Saved data entries:
[Start of section]
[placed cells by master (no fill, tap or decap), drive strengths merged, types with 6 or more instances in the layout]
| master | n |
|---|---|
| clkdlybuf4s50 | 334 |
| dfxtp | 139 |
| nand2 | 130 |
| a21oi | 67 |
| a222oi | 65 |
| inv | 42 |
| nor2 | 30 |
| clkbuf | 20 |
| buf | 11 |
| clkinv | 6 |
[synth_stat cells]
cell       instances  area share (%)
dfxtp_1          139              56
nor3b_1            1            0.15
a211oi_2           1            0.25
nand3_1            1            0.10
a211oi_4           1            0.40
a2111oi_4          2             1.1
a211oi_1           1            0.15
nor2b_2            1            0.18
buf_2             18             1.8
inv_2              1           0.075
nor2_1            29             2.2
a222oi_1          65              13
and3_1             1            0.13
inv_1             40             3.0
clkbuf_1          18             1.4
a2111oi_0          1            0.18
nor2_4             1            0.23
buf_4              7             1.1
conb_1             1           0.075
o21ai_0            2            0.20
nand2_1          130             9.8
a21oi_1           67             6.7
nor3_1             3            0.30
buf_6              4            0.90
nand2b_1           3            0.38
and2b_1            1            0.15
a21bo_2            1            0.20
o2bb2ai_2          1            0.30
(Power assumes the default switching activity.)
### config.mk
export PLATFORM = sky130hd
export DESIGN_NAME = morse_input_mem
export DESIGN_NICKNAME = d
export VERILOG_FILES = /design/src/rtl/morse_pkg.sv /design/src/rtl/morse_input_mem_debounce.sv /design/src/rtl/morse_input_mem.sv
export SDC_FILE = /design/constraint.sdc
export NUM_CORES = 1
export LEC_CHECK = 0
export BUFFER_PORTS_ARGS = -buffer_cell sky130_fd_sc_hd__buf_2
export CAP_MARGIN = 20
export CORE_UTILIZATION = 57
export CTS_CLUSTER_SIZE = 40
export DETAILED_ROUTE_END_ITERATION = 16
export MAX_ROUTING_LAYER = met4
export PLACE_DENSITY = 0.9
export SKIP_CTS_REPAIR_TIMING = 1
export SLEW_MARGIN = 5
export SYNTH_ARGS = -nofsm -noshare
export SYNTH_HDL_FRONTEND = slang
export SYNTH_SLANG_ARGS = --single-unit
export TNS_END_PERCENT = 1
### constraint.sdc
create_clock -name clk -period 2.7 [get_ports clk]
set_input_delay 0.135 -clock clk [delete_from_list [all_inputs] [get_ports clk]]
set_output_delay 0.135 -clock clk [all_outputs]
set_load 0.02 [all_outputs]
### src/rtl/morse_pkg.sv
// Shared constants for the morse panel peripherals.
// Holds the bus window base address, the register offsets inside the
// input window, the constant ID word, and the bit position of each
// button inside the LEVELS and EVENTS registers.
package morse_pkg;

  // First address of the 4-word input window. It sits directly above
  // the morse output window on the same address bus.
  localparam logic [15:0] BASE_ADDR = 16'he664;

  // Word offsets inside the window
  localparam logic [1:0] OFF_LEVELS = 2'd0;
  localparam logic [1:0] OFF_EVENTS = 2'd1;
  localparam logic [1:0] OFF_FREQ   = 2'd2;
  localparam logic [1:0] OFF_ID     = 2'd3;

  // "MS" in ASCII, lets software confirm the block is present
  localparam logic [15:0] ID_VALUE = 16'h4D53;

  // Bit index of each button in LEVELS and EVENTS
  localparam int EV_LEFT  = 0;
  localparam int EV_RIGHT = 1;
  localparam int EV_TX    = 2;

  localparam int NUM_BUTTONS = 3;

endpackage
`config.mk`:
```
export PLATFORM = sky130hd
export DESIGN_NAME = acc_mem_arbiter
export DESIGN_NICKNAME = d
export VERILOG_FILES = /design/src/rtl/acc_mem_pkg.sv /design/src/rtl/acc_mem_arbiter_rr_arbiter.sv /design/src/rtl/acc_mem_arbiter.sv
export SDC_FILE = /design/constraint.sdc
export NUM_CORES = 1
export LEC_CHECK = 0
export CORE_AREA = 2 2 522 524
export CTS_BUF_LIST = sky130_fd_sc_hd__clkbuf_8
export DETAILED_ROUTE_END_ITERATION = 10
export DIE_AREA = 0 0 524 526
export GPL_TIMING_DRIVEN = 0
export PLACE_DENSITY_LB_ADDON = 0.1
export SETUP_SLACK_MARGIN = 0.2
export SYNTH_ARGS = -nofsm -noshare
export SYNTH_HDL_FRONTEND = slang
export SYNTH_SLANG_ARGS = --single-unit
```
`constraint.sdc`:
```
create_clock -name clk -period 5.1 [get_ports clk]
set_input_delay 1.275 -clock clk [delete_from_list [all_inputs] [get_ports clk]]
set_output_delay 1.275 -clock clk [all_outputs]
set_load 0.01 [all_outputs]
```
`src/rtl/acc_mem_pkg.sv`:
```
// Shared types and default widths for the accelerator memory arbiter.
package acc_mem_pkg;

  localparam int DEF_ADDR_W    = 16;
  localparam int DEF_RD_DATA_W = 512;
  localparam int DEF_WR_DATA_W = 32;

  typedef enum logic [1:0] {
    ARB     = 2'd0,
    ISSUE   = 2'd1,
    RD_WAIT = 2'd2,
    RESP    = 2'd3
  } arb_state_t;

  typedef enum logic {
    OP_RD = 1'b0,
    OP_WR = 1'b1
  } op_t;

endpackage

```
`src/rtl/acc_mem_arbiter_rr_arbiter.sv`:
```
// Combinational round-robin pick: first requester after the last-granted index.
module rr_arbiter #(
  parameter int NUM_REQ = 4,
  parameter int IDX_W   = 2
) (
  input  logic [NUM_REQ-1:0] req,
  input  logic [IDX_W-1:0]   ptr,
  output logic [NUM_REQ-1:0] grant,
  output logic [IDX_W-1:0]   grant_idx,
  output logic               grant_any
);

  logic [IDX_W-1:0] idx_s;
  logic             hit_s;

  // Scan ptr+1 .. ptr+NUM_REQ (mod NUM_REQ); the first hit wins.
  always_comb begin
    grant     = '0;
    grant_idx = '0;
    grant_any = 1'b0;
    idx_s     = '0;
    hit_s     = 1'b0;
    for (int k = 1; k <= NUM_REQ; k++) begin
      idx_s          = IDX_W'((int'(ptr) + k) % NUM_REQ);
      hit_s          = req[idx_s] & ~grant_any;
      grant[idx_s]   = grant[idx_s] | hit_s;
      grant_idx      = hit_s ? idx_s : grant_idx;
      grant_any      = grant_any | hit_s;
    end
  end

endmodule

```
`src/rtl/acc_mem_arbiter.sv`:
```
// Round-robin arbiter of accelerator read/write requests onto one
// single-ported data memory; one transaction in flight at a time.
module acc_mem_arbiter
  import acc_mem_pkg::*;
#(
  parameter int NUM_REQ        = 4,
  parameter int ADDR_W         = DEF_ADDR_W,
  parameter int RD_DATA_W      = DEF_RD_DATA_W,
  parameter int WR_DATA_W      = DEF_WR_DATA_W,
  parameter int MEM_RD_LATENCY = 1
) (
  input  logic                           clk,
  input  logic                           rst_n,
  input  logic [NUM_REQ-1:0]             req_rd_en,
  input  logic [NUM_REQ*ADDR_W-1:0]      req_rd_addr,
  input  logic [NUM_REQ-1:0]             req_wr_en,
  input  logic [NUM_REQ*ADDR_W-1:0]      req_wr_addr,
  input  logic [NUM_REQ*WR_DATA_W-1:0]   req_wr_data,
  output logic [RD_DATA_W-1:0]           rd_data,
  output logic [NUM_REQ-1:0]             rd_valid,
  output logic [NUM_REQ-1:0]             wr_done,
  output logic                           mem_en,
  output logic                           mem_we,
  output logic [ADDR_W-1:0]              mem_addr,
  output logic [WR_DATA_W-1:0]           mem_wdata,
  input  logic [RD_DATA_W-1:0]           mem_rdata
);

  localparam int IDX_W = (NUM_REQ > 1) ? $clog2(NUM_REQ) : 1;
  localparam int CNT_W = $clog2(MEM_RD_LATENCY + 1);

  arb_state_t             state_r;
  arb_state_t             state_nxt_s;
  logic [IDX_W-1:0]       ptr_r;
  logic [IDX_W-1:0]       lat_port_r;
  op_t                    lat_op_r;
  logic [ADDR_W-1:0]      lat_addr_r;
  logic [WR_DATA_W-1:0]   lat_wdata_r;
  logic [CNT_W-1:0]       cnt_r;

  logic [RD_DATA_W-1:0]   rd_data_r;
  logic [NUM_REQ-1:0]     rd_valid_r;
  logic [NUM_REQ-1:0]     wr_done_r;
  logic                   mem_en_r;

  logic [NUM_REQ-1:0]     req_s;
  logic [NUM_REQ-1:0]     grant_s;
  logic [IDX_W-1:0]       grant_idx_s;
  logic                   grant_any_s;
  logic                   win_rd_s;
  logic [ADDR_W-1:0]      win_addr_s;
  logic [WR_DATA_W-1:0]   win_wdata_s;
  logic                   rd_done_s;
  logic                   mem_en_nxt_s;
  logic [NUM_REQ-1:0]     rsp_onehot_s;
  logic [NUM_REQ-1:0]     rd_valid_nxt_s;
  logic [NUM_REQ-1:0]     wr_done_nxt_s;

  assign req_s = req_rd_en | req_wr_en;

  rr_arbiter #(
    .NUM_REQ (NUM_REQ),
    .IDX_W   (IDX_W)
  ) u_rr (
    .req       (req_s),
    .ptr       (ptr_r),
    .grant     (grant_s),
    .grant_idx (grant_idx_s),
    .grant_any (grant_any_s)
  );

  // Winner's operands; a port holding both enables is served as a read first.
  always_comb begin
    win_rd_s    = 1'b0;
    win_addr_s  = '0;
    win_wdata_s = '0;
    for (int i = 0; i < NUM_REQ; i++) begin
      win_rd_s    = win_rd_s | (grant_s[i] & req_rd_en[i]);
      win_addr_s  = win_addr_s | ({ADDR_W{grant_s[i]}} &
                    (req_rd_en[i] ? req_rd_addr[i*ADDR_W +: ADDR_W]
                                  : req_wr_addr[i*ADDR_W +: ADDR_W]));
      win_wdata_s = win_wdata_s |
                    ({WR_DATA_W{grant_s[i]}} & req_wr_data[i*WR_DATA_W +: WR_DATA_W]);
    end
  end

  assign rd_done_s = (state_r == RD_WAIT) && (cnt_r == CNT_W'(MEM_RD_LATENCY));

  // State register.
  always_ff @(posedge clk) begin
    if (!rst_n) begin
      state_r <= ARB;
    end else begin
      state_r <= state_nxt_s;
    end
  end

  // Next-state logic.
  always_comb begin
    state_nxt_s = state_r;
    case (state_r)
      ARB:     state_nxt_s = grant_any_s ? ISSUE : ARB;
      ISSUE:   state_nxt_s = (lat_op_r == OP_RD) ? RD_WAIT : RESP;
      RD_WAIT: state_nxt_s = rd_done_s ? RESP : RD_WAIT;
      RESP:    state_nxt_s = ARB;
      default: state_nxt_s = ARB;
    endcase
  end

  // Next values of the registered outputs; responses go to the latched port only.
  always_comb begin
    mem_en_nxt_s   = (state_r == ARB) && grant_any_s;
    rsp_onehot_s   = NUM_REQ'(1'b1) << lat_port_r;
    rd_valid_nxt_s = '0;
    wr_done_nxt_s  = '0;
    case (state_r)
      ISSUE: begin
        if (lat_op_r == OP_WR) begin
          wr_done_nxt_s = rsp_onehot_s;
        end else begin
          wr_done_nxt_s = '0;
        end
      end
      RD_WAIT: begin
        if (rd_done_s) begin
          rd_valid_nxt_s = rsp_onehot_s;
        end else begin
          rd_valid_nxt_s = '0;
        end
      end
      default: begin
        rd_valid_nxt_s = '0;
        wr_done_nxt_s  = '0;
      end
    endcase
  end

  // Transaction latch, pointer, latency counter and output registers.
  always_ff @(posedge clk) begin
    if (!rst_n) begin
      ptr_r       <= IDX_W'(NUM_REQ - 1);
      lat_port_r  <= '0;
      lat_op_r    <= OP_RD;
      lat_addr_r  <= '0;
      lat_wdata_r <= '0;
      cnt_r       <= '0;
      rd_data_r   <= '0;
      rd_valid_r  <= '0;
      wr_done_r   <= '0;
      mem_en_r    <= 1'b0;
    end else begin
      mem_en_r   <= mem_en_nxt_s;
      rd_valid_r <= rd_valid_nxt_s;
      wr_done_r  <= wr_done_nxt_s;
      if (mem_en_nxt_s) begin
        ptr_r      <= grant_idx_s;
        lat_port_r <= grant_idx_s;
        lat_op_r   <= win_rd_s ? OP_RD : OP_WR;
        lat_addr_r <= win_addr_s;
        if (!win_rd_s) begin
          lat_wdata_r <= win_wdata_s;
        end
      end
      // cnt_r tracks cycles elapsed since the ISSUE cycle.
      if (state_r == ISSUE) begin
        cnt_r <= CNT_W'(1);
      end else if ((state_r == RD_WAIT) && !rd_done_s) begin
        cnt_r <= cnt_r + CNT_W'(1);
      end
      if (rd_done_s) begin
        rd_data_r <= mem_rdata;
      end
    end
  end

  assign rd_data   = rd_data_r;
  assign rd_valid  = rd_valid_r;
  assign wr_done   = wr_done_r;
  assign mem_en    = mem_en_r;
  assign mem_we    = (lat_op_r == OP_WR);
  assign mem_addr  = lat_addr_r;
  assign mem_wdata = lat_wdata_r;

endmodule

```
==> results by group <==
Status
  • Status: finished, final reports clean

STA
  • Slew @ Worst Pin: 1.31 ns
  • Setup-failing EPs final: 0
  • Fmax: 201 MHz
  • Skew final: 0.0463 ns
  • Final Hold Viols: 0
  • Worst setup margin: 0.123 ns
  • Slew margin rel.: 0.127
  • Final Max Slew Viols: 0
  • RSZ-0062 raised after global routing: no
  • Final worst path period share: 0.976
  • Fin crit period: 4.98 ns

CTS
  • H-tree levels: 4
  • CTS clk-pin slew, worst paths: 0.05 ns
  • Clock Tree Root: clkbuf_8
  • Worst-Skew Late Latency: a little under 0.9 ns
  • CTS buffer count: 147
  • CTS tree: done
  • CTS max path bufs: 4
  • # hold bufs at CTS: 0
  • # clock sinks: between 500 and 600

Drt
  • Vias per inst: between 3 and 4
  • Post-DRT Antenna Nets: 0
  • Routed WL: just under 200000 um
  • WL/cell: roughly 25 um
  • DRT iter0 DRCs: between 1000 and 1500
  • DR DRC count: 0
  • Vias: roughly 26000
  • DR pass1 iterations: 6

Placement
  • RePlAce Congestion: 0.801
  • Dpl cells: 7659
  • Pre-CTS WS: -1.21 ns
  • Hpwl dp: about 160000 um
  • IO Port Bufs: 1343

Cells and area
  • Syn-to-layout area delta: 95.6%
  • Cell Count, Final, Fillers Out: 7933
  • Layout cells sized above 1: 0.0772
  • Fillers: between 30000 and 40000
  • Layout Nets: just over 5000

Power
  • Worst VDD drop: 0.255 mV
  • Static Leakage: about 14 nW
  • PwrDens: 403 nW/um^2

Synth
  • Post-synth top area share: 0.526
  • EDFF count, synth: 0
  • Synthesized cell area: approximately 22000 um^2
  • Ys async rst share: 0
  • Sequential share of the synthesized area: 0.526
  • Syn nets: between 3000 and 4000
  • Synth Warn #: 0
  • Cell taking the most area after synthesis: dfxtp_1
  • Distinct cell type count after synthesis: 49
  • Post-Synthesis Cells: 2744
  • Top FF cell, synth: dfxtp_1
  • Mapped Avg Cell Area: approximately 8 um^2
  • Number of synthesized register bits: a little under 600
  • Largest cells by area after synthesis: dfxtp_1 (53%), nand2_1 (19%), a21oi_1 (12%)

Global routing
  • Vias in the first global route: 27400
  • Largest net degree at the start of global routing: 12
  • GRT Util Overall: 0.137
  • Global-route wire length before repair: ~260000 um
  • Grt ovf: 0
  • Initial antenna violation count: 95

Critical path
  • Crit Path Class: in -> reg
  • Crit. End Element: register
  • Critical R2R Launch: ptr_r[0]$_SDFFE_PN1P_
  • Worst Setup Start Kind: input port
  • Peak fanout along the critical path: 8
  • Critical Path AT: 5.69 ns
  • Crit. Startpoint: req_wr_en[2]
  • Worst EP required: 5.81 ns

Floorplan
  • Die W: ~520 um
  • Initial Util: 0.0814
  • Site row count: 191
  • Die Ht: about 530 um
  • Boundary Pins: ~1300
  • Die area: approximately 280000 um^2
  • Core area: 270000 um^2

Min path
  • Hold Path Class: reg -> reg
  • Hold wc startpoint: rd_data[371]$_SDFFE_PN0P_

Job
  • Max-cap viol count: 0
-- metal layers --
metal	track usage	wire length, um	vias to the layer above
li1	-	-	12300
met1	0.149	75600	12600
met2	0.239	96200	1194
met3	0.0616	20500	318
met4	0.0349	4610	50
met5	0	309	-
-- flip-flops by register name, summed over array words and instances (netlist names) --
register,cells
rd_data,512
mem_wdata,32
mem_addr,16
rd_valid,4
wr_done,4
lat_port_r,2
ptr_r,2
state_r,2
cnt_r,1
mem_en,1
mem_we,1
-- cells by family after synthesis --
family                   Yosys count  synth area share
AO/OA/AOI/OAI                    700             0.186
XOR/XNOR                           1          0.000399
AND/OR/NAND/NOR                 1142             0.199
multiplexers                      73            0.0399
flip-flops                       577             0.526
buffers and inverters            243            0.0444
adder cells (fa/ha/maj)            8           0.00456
[End of section]
EXERCISE GOAL: Identify each line in the entries with the word "wire" and copy it.

EXERCISE SOLUTION:
  • Global-route wire length before repair: ~260000 um
metal	track usage	wire length, um	vias to the layer above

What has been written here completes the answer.